TASK DETAILS → Scan the listing and copy each line where the word "MemWrite" is present.

SUPPLIED MATERIAL →
►

## src/rtl/mmio_timer_periph_pkg.sv

```systemverilog
// Shared constants for the memory-mapped timer peripheral.
//   - default base address of the peripheral window
//   - byte offsets of each register inside the window
//   - bit positions inside the TCON register
package mmio_timer_periph_pkg;

  localparam logic [31:0] BASE_ADDR_DEFAULT = 32'h4000_0000;

  localparam logic [4:0] OFF_TH      = 5'h00;
  localparam logic [4:0] OFF_TL      = 5'h04;
  localparam logic [4:0] OFF_TCON    = 5'h08;
  localparam logic [4:0] OFF_LED     = 5'h0C;
  localparam logic [4:0] OFF_SW      = 5'h10;
  localparam logic [4:0] OFF_SYSTICK = 5'h14;

  localparam int TCON_EN  = 0;
  localparam int TCON_IE  = 1;
  localparam int TCON_IRQ = 2;

endpackage

```

## src/rtl/mmio_timer_periph_timer.sv

```systemverilog
// Reloadable 32-bit up-counter with sticky interrupt status.
// Ports:
//   clk, reset         : clock, synchronous active-high reset
//   th_we/tl_we/tcon_we: one-cycle register write enables (already decoded)
//   wdata              : store data
//   th, tl, tcon       : current register contents
// A software write to TL or TCON overrides the hardware update of that
// register in the same cycle. A reload always uses the TH value held before
// the edge, so a same-cycle TH write only affects later reloads.
module mmio_timer_periph_timer
  import mmio_timer_periph_pkg::*;
(
  input  logic        clk,
  input  logic        reset,
  input  logic        th_we,
  input  logic        tl_we,
  input  logic        tcon_we,
  input  logic [31:0] wdata,
  output logic [31:0] th,
  output logic [31:0] tl,
  output logic [2:0]  tcon
);

  logic [31:0] th_q, th_d;
  logic [31:0] tl_q, tl_d;
  logic [2:0]  tcon_q, tcon_d;

  always_comb begin
    th_d   = th_q;
    tl_d   = tl_q;
    tcon_d = tcon_q;

    // Hardware update first; software writes below overwrite it.
    if (tcon_q[TCON_EN]) begin
      if (tl_q == 32'hFFFF_FFFF) begin
        tl_d = th_q;
        if (tcon_q[TCON_IE]) begin
          tcon_d[TCON_IRQ] = 1'b1;
        end
      end else begin
        tl_d = tl_q + 32'd1;
      end
    end

    if (th_we)   th_d   = wdata;
    if (tl_we)   tl_d   = wdata;
    if (tcon_we) tcon_d = wdata[2:0];
  end

  always_ff @(posedge clk) begin
    if (reset) begin
      th_q   <= '0;
      tl_q   <= '0;
      tcon_q <= '0;
    end else begin
      th_q   <= th_d;
      tl_q   <= tl_d;
      tcon_q <= tcon_d;
    end
  end

  assign th   = th_q;
  assign tl   = tl_q;
  assign tcon = tcon_q;

endmodule

```

## src/rtl/mmio_timer_periph.sv

```systemverilog
// MEM-stage peripheral: timer, system tick, LEDs and synchronised switches.
// Ports:
//   clk, reset : clock, synchronous active-high reset
//   Addr       : effective byte address (ALU result)
//   WriteData  : store data
//   MemRead    : load strobe; ReadData is valid in the same cycle
//   MemWrite   : store strobe; every cycle it is high performs one write
//   ReadData   : combinational load data, 0 when not reading or unmapped
//   IRQ        : timer interrupt status (TCON bit 2)
//   led        : LED register
//   switch     : asynchronous board switches
// Strobe semantics: MemRead/MemWrite are per-cycle enables with no
// handshake; both may be high together, the load then returns pre-edge data.
module mmio_timer_periph
  import mmio_timer_periph_pkg::*;
#(
  parameter logic [31:0] BASE_ADDR = BASE_ADDR_DEFAULT,
  parameter int          LED_W     = 8,
  parameter int          SW_W      = 8
) (
  input  logic             clk,
  input  logic             reset,
  input  logic [31:0]      Addr,
  input  logic [31:0]      WriteData,
  input  logic             MemRead,
  input  logic             MemWrite,
  output logic [31:0]      ReadData,
  output logic             IRQ,
  output logic [LED_W-1:0] led,
  input  logic [SW_W-1:0]  switch
);

  logic [4:0]  off;
  logic        hit;
  logic        wr_hit;
  logic [31:0] th, tl;
  logic [2:0]  tcon;

  logic [LED_W-1:0] led_q, led_d;
  logic [31:0]      systick_q, systick_d;
  logic [SW_W-1:0]  sw_meta_q, sw_meta_d;
  logic [SW_W-1:0]  sw_sync_q, sw_sync_d;
  logic [31:0]      led_ext, sw_ext;

  assign off    = Addr[4:0];
  // Offsets 0x18/0x1C lie inside the 32-byte block but are unmapped.
  assign hit    = (Addr[31:5] == BASE_ADDR[31:5]) && (Addr[1:0] == 2'b00)
                  && (off <= OFF_SYSTICK);
  assign wr_hit = MemWrite && hit;

  mmio_timer_periph_timer u_timer (
    .clk     (clk),
    .reset   (reset),
    .th_we   (wr_hit && (off == OFF_TH)),
    .tl_we   (wr_hit && (off == OFF_TL)),
    .tcon_we (wr_hit && (off == OFF_TCON)),
    .wdata   (WriteData),
    .th      (th),
    .tl      (tl),
    .tcon    (tcon)
  );

  always_comb begin
    led_d     = led_q;
    systick_d = systick_q + 32'd1;
    sw_meta_d = switch;
    sw_sync_d = sw_meta_q;
    if (wr_hit && (off == OFF_LED)) begin
      led_d = WriteData[LED_W-1:0];
    end
  end

  always_ff @(posedge clk) begin
    if (reset) begin
      led_q     <= '0;
      systick_q <= '0;
      sw_meta_q <= '0;
      sw_sync_q <= '0;
    end else begin
      led_q     <= led_d;
      systick_q <= systick_d;
      sw_meta_q <= sw_meta_d;
      sw_sync_q <= sw_sync_d;
    end
  end

  always_comb begin
    led_ext              = '0;
    led_ext[LED_W-1:0]   = led_q;
    sw_ext               = '0;
    sw_ext[SW_W-1:0]     = sw_sync_q;
    ReadData             = '0;
    if (MemRead && hit) begin
      case (off)
        OFF_TH:      ReadData = th;
        OFF_TL:      ReadData = tl;
        OFF_TCON:    ReadData = {29'd0, tcon};
        OFF_LED:     ReadData = led_ext;
        OFF_SW:      ReadData = sw_ext;
        OFF_SYSTICK: ReadData = systick_q;
        default:     ReadData = '0;
      endcase
    end
  end

  assign IRQ = tcon[TCON_IRQ];
  assign led = led_q;

endmodule

```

◄

ANSWER FOR THIS EXERCISE →
//   MemWrite   : store strobe; every cycle it is high performs one write
// Strobe semantics: MemRead/MemWrite are per-cycle enables with no
  input  logic             MemWrite,
  assign wr_hit = MemWrite && hit;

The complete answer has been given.